**Task instructions:** Count the lines below with the string "buffers" in them. Only the number should be given.

- Opening Delimiter -

==> src/rtl/uart_rx_if.sv <==
// Parallel side of the UART receiver: serial line, frame config in, recovered word and status out.
interface uart_rx_if #(
  parameter int unsigned DWIDTH = 8
);
  logic              rx_in;
  logic              parity_en;
  logic              parity_type;
  logic [DWIDTH-1:0] p_data;
  logic              data_valid;
  logic              parity_err;
  logic              stop_err;
  logic              busy;

  modport master (
    output rx_in, parity_en, parity_type,
    input  p_data, data_valid, parity_err, stop_err, busy
  );

  modport slave (
    input  rx_in, parity_en, parity_type,
    output p_data, data_valid, parity_err, stop_err, busy
  );
endinterface

==> src/rtl/uart_rx.sv <==
// Oversampling UART receiver: start-edge detection with glitch rejection, 3-sample majority
// voting per bit, optional even/odd parity check and stop-bit check with one-cycle status pulses.
module uart_rx #(
  parameter int unsigned DWIDTH     = 8,
  parameter int unsigned OVERSAMPLE = 8
) (
  input logic         clk,
  input logic         rst,
  uart_rx_if.slave    bus
);

  localparam int unsigned CntW = $clog2(OVERSAMPLE);
  localparam int unsigned BitW = (DWIDTH > 1) ? $clog2(DWIDTH) : 1;

  localparam logic [CntW-1:0] CntLast  = CntW'(OVERSAMPLE - 1);
  localparam logic [CntW-1:0] CntSamp0 = CntW'(OVERSAMPLE / 2 - 1);
  localparam logic [CntW-1:0] CntSamp1 = CntW'(OVERSAMPLE / 2);
  localparam logic [CntW-1:0] CntVote  = CntW'(OVERSAMPLE / 2 + 1);
  localparam logic [BitW-1:0] BitLast  = BitW'(DWIDTH - 1);

  typedef enum logic [2:0] {StIdle, StStart, StData, StParity, StStop} state_e;

  state_e            state_q, state_d;
  logic [1:0]        sync_q, sync_d;
  logic              rx_p_q, rx_p_d;
  logic [CntW-1:0]   edge_cnt_q, edge_cnt_d;
  logic [BitW-1:0]   bit_cnt_q, bit_cnt_d;
  logic [1:0]        samp_q, samp_d;
  logic [DWIDTH-1:0] shift_q, shift_d;
  logic              par_en_q, par_en_d;
  logic              par_type_q, par_type_d;
  logic              par_bad_q, par_bad_d;
  logic [DWIDTH-1:0] p_data_q, p_data_d;
  logic              data_valid_q, data_valid_d;
  logic              parity_err_q, parity_err_d;
  logic              stop_err_q, stop_err_d;
  logic              busy_q, busy_d;

  logic rx_s;
  logic maj;
  logic is_last;
  logic is_vote;

  assign rx_s    = sync_q[1];
  // Third vote is the live sample, so the bit resolves on the cycle it is taken.
  assign maj     = (samp_q[0] & samp_q[1]) | (samp_q[0] & rx_s) | (samp_q[1] & rx_s);
  assign is_last = (edge_cnt_q == CntLast);
  assign is_vote = (edge_cnt_q == CntVote);

  always_comb begin
    state_d      = state_q;
    sync_d       = {sync_q[0], bus.rx_in};
    rx_p_d       = rx_s;
    edge_cnt_d   = edge_cnt_q;
    bit_cnt_d    = bit_cnt_q;
    samp_d       = samp_q;
    shift_d      = shift_q;
    par_en_d     = par_en_q;
    par_type_d   = par_type_q;
    par_bad_d    = par_bad_q;
    p_data_d     = p_data_q;
    data_valid_d = 1'b0;
    parity_err_d = 1'b0;
    stop_err_d   = 1'b0;

    if (state_q != StIdle) begin
      edge_cnt_d = is_last ? '0 : edge_cnt_q + CntW'(1);
      if (edge_cnt_q == CntSamp0) samp_d[0] = rx_s;
      if (edge_cnt_q == CntSamp1) samp_d[1] = rx_s;
    end

    unique case (state_q)
      StIdle: begin
        if (rx_p_q && !rx_s) begin
          state_d    = StStart;
          edge_cnt_d = '0;
          bit_cnt_d  = '0;
          par_en_d   = bus.parity_en;
          par_type_d = bus.parity_type;
          par_bad_d  = 1'b0;
        end
      end
      StStart: begin
        if (is_vote && maj) begin
          state_d    = StIdle;
          edge_cnt_d = '0;
        end else if (is_last) begin
          state_d = StData;
        end
      end
      StData: begin
        if (is_vote) shift_d = {maj, shift_q[DWIDTH-1:1]};
        if (is_last) begin
          if (bit_cnt_q == BitLast) begin
            bit_cnt_d = '0;
            state_d   = par_en_q ? StParity : StStop;
          end else begin
            bit_cnt_d = bit_cnt_q + BitW'(1);
          end
        end
      end
      StParity: begin
        if (is_vote) par_bad_d = (maj != (^shift_q ^ par_type_q));
        if (is_last) state_d = StStop;
      end
      StStop: begin
        // Leave at the last sample so a back-to-back start edge is never missed.
        if (is_vote) begin
          state_d      = StIdle;
          edge_cnt_d   = '0;
          parity_err_d = par_bad_q;
          stop_err_d   = !maj;
          if (maj && !par_bad_q) begin
            data_valid_d = 1'b1;
            p_data_d     = shift_q;
          end
        end
      end
      default: state_d = StIdle;
    endcase

    busy_d = (state_d != StIdle);
  end

  always_ff @(posedge clk or posedge rst) begin
    if (rst) begin
      state_q      <= StIdle;
      sync_q       <= 2'b11;
      rx_p_q       <= 1'b1;
      edge_cnt_q   <= '0;
      bit_cnt_q    <= '0;
      samp_q       <= '0;
      shift_q      <= '0;
      par_en_q     <= 1'b0;
      par_type_q   <= 1'b0;
      par_bad_q    <= 1'b0;
      p_data_q     <= '0;
      data_valid_q <= 1'b0;
      parity_err_q <= 1'b0;
      stop_err_q   <= 1'b0;
      busy_q       <= 1'b0;
    end else begin
      state_q      <= state_d;
      sync_q       <= sync_d;
      rx_p_q       <= rx_p_d;
      edge_cnt_q   <= edge_cnt_d;
      bit_cnt_q    <= bit_cnt_d;
      samp_q       <= samp_d;
      shift_q      <= shift_d;
      par_en_q     <= par_en_d;
      par_type_q   <= par_type_d;
      par_bad_q    <= par_bad_d;
      p_data_q     <= p_data_d;
      data_valid_q <= data_valid_d;
      parity_err_q <= parity_err_d;
      stop_err_q   <= stop_err_d;
      busy_q       <= busy_d;
    end
  end

  assign bus.p_data     = p_data_q;
  assign bus.data_valid = data_valid_q;
  assign bus.parity_err = parity_err_q;
  assign bus.stop_err   = stop_err_q;
  assign bus.busy       = busy_q;

endmodule
==> src/flat_wrapper.sv <==
// flat-port wrapper written by rule: the top's interface ports become plain ports
module uart_rx_flat 
#(
  parameter int unsigned DWIDTH     = 8,
  parameter int unsigned OVERSAMPLE = 8
)
  (clk, rst, bus_rx_in, bus_parity_en, bus_parity_type, bus_p_data, bus_data_valid, bus_parity_err, bus_stop_err, bus_busy);
  uart_rx_if #(.DWIDTH(DWIDTH)) bus_i ();
  input logic clk;
  input logic rst;
  input wire logic [$bits(bus_i.rx_in)-1:0] bus_rx_in;
  input wire logic [$bits(bus_i.parity_en)-1:0] bus_parity_en;
  input wire logic [$bits(bus_i.parity_type)-1:0] bus_parity_type;
  output wire logic [$bits(bus_i.p_data)-1:0] bus_p_data;
  output wire logic [$bits(bus_i.data_valid)-1:0] bus_data_valid;
  output wire logic [$bits(bus_i.parity_err)-1:0] bus_parity_err;
  output wire logic [$bits(bus_i.stop_err)-1:0] bus_stop_err;
  output wire logic [$bits(bus_i.busy)-1:0] bus_busy;
  assign bus_i.rx_in = bus_rx_in;
  assign bus_i.parity_en = bus_parity_en;
  assign bus_i.parity_type = bus_parity_type;
  assign bus_p_data = bus_i.p_data;
  assign bus_data_valid = bus_i.data_valid;
  assign bus_parity_err = bus_i.parity_err;
  assign bus_stop_err = bus_i.stop_err;
  assign bus_busy = bus_i.busy;
  uart_rx #(.DWIDTH(DWIDTH), .OVERSAMPLE(OVERSAMPLE)) u_core (.clk(clk), .rst(rst), .bus(bus_i));
endmodule
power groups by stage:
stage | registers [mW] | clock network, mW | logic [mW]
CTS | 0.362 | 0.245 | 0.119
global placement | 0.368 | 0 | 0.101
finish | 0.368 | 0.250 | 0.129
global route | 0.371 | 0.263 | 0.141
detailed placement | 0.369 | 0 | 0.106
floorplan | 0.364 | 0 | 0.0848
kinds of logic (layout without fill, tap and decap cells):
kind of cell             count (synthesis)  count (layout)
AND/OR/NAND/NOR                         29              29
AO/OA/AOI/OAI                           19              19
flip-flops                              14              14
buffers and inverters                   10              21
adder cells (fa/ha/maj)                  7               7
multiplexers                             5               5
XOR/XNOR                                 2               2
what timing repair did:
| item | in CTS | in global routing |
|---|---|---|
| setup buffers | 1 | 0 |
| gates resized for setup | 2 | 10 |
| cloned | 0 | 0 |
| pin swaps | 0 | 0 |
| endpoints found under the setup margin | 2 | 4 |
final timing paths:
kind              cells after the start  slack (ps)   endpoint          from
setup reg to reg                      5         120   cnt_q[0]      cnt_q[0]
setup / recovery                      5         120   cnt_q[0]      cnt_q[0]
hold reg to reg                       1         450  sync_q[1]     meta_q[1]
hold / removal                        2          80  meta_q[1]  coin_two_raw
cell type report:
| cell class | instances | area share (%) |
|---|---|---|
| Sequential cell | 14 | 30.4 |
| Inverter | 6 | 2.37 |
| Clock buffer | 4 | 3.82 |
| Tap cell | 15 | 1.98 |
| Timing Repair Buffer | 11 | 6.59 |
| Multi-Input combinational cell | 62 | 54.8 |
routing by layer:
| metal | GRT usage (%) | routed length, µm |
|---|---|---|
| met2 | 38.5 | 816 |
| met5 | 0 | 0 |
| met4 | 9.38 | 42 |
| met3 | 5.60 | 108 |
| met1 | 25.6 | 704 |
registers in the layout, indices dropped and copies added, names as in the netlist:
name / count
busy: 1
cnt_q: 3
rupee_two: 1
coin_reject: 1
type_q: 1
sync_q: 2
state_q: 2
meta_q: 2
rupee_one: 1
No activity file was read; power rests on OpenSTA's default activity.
## src/rtl/bus_fifo_pkg.sv

```systemverilog
// Shared definitions for the bus-side packet FIFOs (source FIFO now, sink monitor FIFO later).
// Packets carry their destination device ID in the top ID_W bits.
package bus_fifo_pkg;

  localparam int ID_W          = 8;
  localparam int DEFAULT_DEPTH = 8;
  localparam int DEFAULT_PTR_W = $clog2(DEFAULT_DEPTH);

  // Pointer and occupancy types for the default depth; count needs one extra bit to hold "full".
  typedef logic [DEFAULT_PTR_W-1:0] ptr_t;
  typedef logic [DEFAULT_PTR_W:0]   cnt_t;

  // Pointer width for an arbitrary depth, never narrower than one bit.
  function automatic int ptr_w(input int d);
    return (d < 2) ? 1 : $clog2(d);
  endfunction

  // Destination ID of a packet of pkt_w bits, passed in zero-extended to 64 bits.
  function automatic logic [ID_W-1:0] dest_of(input logic [63:0] pkt, input int pkt_w);
    return ID_W'(pkt >> (pkt_w - ID_W));
  endfunction

endpackage

```

## src/rtl/bus_fifo_ram.sv

```systemverilog
// Packet storage for the bus FIFOs: depth x width registers, one synchronous write port
// and one asynchronous read port. Contents are deliberately not reset.
module bus_fifo_ram #(
  parameter int width = 16,
  parameter int depth = 8,
  parameter int aw    = 3
) (
  input  logic             clk,
  input  logic             we,
  input  logic [aw-1:0]    waddr,
  input  logic [width-1:0] wdata,
  input  logic [aw-1:0]    raddr,
  output logic [width-1:0] rdata
);

  logic [width-1:0] mem [depth];

  // Store the incoming packet in the addressed slot on an accepted write.
  always_ff @(posedge clk) begin
    if (we) mem[waddr] <= wdata;
  end

  assign rdata = mem[raddr];

endmodule

```

## src/rtl/bus_src_fifo.sv

```systemverilog
// Per-device source FIFO feeding the bus generator/arbiter. The device pushes packets; the bus
// sees a first-word-fall-through head (pndng / D_pop) and consumes it with pop. Self-addressed
// packets and writes into a full FIFO (without a same-cycle pop) are rejected with a wr_err pulse.
// Optional: define BUS_SRC_FIFO_DROP_CNT_EN to add a saturating 16-bit rejected-write counter.
module bus_src_fifo
  import bus_fifo_pkg::*;
#(
  parameter int pckg_sz = 16,
  parameter int depth   = 8,
  parameter int id      = 0
) (
  input  logic                   clk,
  input  logic                   reset,
  input  logic                   wr_en,
  input  logic [pckg_sz-1:0]     wr_data,
  output logic                   full,
  output logic                   wr_err,
  output logic                   pndng,
  input  logic                   pop,
  output logic [pckg_sz-1:0]     D_pop,
  output logic [$clog2(depth):0] count
`ifdef BUS_SRC_FIFO_DROP_CNT_EN
  ,
  output logic [15:0]            drop_cnt
`endif
);

  localparam int PTR_W = ptr_w(depth);
  localparam int CNT_W = $clog2(depth) + 1;

  logic [PTR_W-1:0]   rd_ptr, wr_ptr;
  logic [CNT_W-1:0]   count_q, count_nxt;
  logic               full_q, pndng_q, wr_err_q;
  logic               pop_eff, dest_ok, room, wr_acc, wr_rej;
  logic [pckg_sz-1:0] rd_data;

  // Decide this cycle's pop and write acceptance; a pop frees a slot for a same-cycle write.
  always_comb begin
    pop_eff = pop & pndng_q;
    dest_ok = dest_of(64'(wr_data), pckg_sz) != ID_W'(id);
    room    = ~full_q | pop_eff;
    wr_acc  = wr_en & room & dest_ok;
    wr_rej  = wr_en & ~(room & dest_ok);
  end

  // Next occupancy: push+pop cancels out, otherwise step up or down.
  always_comb begin
    count_nxt = count_q;
    case ({wr_acc, pop_eff})
      2'b10:   count_nxt = count_q + CNT_W'(1);
      2'b01:   count_nxt = count_q - CNT_W'(1);
      default: count_nxt = count_q;
    endcase
  end

  // Pointer, occupancy and status registers; reset discards everything and ignores wr_en/pop.
  always_ff @(posedge clk) begin
    if (reset) begin
      rd_ptr   <= '0;
      wr_ptr   <= '0;
      count_q  <= '0;
      full_q   <= 1'b0;
      pndng_q  <= 1'b0;
      wr_err_q <= 1'b0;
    end else begin
      if (wr_acc)  wr_ptr <= wr_ptr + PTR_W'(1);
      if (pop_eff) rd_ptr <= rd_ptr + PTR_W'(1);
      count_q  <= count_nxt;
      full_q   <= (count_nxt == CNT_W'(depth));
      pndng_q  <= (count_nxt != '0);
      wr_err_q <= wr_rej;
    end
  end

  bus_fifo_ram #(
    .width (pckg_sz),
    .depth (depth),
    .aw    (PTR_W)
  ) u_ram (
    .clk   (clk),
    .we    (wr_acc & ~reset),
    .waddr (wr_ptr),
    .wdata (wr_data),
    .raddr (rd_ptr),
    .rdata (rd_data)
  );

`ifdef BUS_SRC_FIFO_DROP_CNT_EN
  // Count rejected writes in the rejection cycle, saturating instead of wrapping.
  always_ff @(posedge clk) begin
    if (reset)                          drop_cnt <= '0;
    else if (wr_rej && drop_cnt != '1)  drop_cnt <= drop_cnt + 16'd1;
  end
`endif

  assign full   = full_q;
  assign pndng  = pndng_q;
  assign wr_err = wr_err_q;
  assign count  = count_q;
  // Head is masked to zero while empty so stale memory never shows after reset or drain.
  assign D_pop  = pndng_q ? rd_data : '0;

endmodule

```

- Closing Delimiter -

**Answer section:** 2